What has become clear to some, but not all and especially to those still wedded to the ideas of Keynes, is that this assumption of governments being able and willing to act effectively is no longer tenable.  In short what Keynes said of classical theory now applies to his own.

The reality has been that governments ceded control over the quantity of money and the direction of its flows to unregulated markets that went global beyond any real control.  Moreover, it is now clear that the big banks who managed to survive did so by taking control of effective interest rates.

“Investment” is now muddled up with “consumption” and often any spending that adds to money circulation is deemed to be invested.  In any case we are all too aware that the main feature of much government and connected “investment” is a dead loss and has no economic return.

It is often just a series of short term popular “quick fixes” or delusions to keep the media happy.  Consequently, the type and amount of employment that results does not meet either the numbers or the real economic needs required.

So what we have been taught in the last few days, if we did not already realise it is that there cannot any longer be any “general” theory or coherent explanation of what is happening. 

Least of all can governments make any effective decisions because they are prisoners of the global markets which are controlled by nobody except the madness of crowds.  The City of London has become the Bedlam of banking.
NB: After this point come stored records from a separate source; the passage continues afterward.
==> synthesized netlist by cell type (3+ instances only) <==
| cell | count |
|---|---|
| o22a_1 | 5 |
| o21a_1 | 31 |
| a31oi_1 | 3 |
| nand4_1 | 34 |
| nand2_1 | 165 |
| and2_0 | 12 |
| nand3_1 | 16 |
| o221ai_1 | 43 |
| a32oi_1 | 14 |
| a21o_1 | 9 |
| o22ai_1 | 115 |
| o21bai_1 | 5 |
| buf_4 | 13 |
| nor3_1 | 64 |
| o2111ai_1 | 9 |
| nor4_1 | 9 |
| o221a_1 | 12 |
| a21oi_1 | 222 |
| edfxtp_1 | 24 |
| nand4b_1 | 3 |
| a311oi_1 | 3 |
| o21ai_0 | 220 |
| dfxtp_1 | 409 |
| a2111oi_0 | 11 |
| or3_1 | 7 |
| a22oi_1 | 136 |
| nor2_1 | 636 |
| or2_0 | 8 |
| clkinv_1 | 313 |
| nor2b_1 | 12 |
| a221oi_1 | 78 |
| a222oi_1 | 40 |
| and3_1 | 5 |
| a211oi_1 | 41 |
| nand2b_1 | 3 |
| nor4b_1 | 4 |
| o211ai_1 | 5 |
Source: an optimization exercise on an open RTL-to-GDS flow (aim: small area). Production flows keep margins and buffers that such runs may drop.
In this exercise RTL edits were held to simulation tests only and were not proved equivalent to the original.
No activity file was given, so power comes from the tool's default toggle rates. No driver is modelled on the clock port, so clocking that relies on it looks cheaper here than on a real chip.

==> flow/design.v (excerpt) <==
module cpu_top (
    input  logic        clk,
    input  logic        rst,
    output logic [31:0] imem_pc,
    input  logic [31:0] instruction,
    output logic [31:0] dmem_addr,
    output logic [31:0] dmem_wdata,
    output logic        dmem_write,
    output logic        dmem_read,
    input  logic [31:0] read_data
);
Settings: LEC_CHECK=0, CAP_MARGIN=20, CORE_MARGIN=2, CORE_UTILIZATION=40, SLEW_MARGIN=20; clock period 8.0 ns.
standard.sh (not shown) runs the stock make flow with config.mk's settings and CLKGATE_MAP_FILE= SYNTH_SCRIPT=/design/flow/synth_recipe.tcl, a recipe that flattens the netlist after the stock synthesis.
==> flow/flow/run.sh <==
#!/bin/bash
# Standard ORFS layout with smaller port buffers and a leaner clock tree.
export BUFFER_PORTS_ARGS="-buffer_cell sky130_fd_sc_hd__buf_1"
export CTS_ARGS="-sink_clustering_enable -repair_clock_nets -dont_use_dummy_load -sink_clustering_size 30 -buf_list sky130_fd_sc_hd__clkbuf_16"
bash standard.sh > standard.log 2>&1
The starting point produced a clean layout.
Next try:
==> flow/flow/run.sh (replaced) <==
#!/bin/bash
# The standard ORFS layout (standard.sh), with two changes:
#  - ports are buffered with buf_1 instead of the flow's default buffer cell;
#  - the clock tree clusters up to 30 flip-flops per clkbuf_16 within 120 um and
#    inserts no dummy loads.
# make's output goes to standard.log; each ORFS step logs under orfs/logs/.
set -euo pipefail
export BUFFER_PORTS_ARGS="-buffer_cell sky130_fd_sc_hd__buf_1"
export CTS_ARGS="-sink_clustering_enable -repair_clock_nets -dont_use_dummy_load -buf_list sky130_fd_sc_hd__clkbuf_16 -sink_clustering_size 30 -sink_clustering_max_diameter 120"
bash standard.sh > standard.log 2>&1
After rerunning: The new run ran to the end with no violations; non-clock buffer count is unchanged; routed wire length is lower by 1.9%; worst setup slack gets worse by 0.017 ns; first-iteration DRC count is higher by 11%; hold slack gets better by 0.038 ns.


build 23:
Another version of the RTL of cpu_top (not shown whole).
Size: ~1600 cells after synthesis, about 160 I/O pins, ~0.025 mm^2 of cells after synthesis.
==> flow/config.mk <==
export PLATFORM = sky130hd
export DESIGN_NAME = cpu_top
export DESIGN_NICKNAME = cpu_top
export VERILOG_FILES = /design/flow/design.v
export SDC_FILE = /design/flow/constraint.sdc
export NUM_CORES = 4
export LEC_CHECK = 0
export CAP_MARGIN = 20
export CORE_MARGIN = 2
export CORE_UTILIZATION = 40
export SLEW_MARGIN = 20
==> flow/constraint.sdc <==
create_clock -name core_clock -period 8.0 [get_ports {clk}]
set_input_delay 1.6000 -clock core_clock [delete_from_list [all_inputs] [get_ports {clk}]]
set_output_delay 1.6000 -clock core_clock [all_outputs]
set_load 0.01 [all_outputs]
==> flow/flow/run.sh <==
#!/bin/bash
# The standard ORFS layout (standard.sh), with three changes:
#  - synthesis is the standard flow's own script (synth_recipe.tcl, unchanged), except that
#    the ABC call that maps the combinational logic to cells uses an
#    area-oriented script (flow/abc_area_map.script: strash; dc2; dch; amap)
#    instead of ORFS's delay-oriented one. Registers are untouched by it;
#  - ports are buffered with buf_1 instead of the flow's default buffer cell;
#  - the clock tree clusters up to 35 flip-flops per clkbuf_16 within 100 um and
#    inserts no dummy loads.
# make's output goes to standard.log; each ORFS step logs under orfs/logs/.
set -euo pipefail
HERE=$(pwd)
export BUFFER_PORTS_ARGS="-buffer_cell sky130_fd_sc_hd__buf_1"
export CTS_ARGS="-sink_clustering_enable -repair_clock_nets -dont_use_dummy_load -buf_list sky130_fd_sc_hd__clkbuf_16 -sink_clustering_size 35 -sink_clustering_max_diameter 100"
cat > "$HERE/area_synth.tcl" <<EOT
proc abc {args} {
  set i [lsearch -exact \$args -script]
  if {\$i >= 0} { lset args [expr {\$i + 1}] $HERE/flow/abc_area_map.script }
  yosys abc {*}\$args
}
source $HERE/synth_recipe.tcl
EOT
sed "s#SYNTH_SCRIPT=[^ ]*#SYNTH_SCRIPT=$HERE/area_synth.tcl#" standard.sh > standard_area.sh
grep -q "SYNTH_SCRIPT=$HERE/area_synth.tcl" standard_area.sh
bash standard_area.sh > standard.log 2>&1
==> flow/flow/abc_area_map.script <==
strash
dc2
dch
amap
Build 23 finished every stage and its layout cleared the timing, design-rule and antenna checks.
What build 78 does differently from build 23 at the input level:
- swapping 40 for 60 in CORE_UTILIZATION
==> run notes <==
[build 78 vs build 23] total power density per cell area: higher in build 78
A launch point of the worst path of instruction[22] is what build 23 shows, while instruction[18] belongs to build 78.
A highest routed metal layer of met5 is what build 78 shows, while met4 belongs to build 23.
The run showing the smaller met3 layer usage reported by global route is build 23.
Changes observed in build 78 relative to build 23: minimum setup slack in the final design down 0.59 ns, total wire length after detailed routing down 6.8%, final area down 470 um^2, final-stage net count down 9.
Input-level comparison between build 64 and build 78:
- swapping 60 for 40 in CORE_UTILIZATION
==> flow/flow/run.sh <==
#!/bin/bash
# The standard ORFS layout (standard.sh), with two changes:
#  - ports are buffered with buf_1 instead of the flow's default buffer cell;
#  - the clock tree clusters up to 35 flip-flops per clkbuf_16 within 100 um and
#    inserts no dummy loads.
# make's output goes to standard.log; each ORFS step logs under orfs/logs/.
set -euo pipefail
export BUFFER_PORTS_ARGS="-buffer_cell sky130_fd_sc_hd__buf_1"
export CTS_ARGS="-sink_clustering_enable -repair_clock_nets -dont_use_dummy_load -buf_list sky130_fd_sc_hd__clkbuf_16 -sink_clustering_size 35 -sink_clustering_max_diameter 100"
bash standard.sh > standard.log 2>&1
removed: flow/flow/abc_area_map.script
Build 64 ended with every stage complete and zero timing, DRC or antenna violations.
Between build 78 and build 64, fmax is lower for build 78, build 64 comes in above that.
Higher average wire per standard cell among build 78 and build 64: build 78
Compared with build 78, build 64 shows a total leakage power that is 3.2% higher.

what the ideal ports hide:
The flow's constraints put no driver on any port. The routed layouts listed below were extracted and timed again, unchanged, in two steps. Step 1, drivers: a clkbuf_16 drives clk and a buf_2 each remaining input, both assumed. Step 2 also shifts input and output timing later by t, the mid clock arrival at the registers, as if the neighbouring blocks saw the same clock. a / b / c = no drivers / after step 1 / after step 2; a / b = the first two.
run | t (ns) | setup slack, ns | latest minus earliest clock arrival (ns)
the first run of note 1 | 0.651 | 2.818 / 2.792 / 2.141 | 0.088 / 0.088
the second run of note 1 | 0.619 | 2.802 / 2.775 / 2.155 | 0.065 / 0.065
build 23 | 0.617 | 1.671 / 1.620 / 1.620 | 0.080 / 0.079
build 78 | 0.617 | 1.085 / 0.985 / 0.985 | 0.044 / 0.043
build 64 | 0.613 | 1.830 / 1.790 / 1.790 | 0.071 / 0.071
After both steps setup and hold are still met in every run listed. For the first run of note 1, which loses most, drivers alone change the setup slack by -0.026 ns; drivers and shift together by -0.677 ns.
The picture above is “The Ship of Fools” (see Wikipedia), painted by Bosch in the last decade of the 15th Century.  It is an allegory now being quoted widely on the web.

1 comment:

  1. "So what we have been taught in the last few days, if we did not already realise it is that there cannot any longer be any “general” theory or coherent explanation of what is happening"

    I think that's exactly right. How does anyone build economic theories on a reality where much of what goes on is little more than fraud?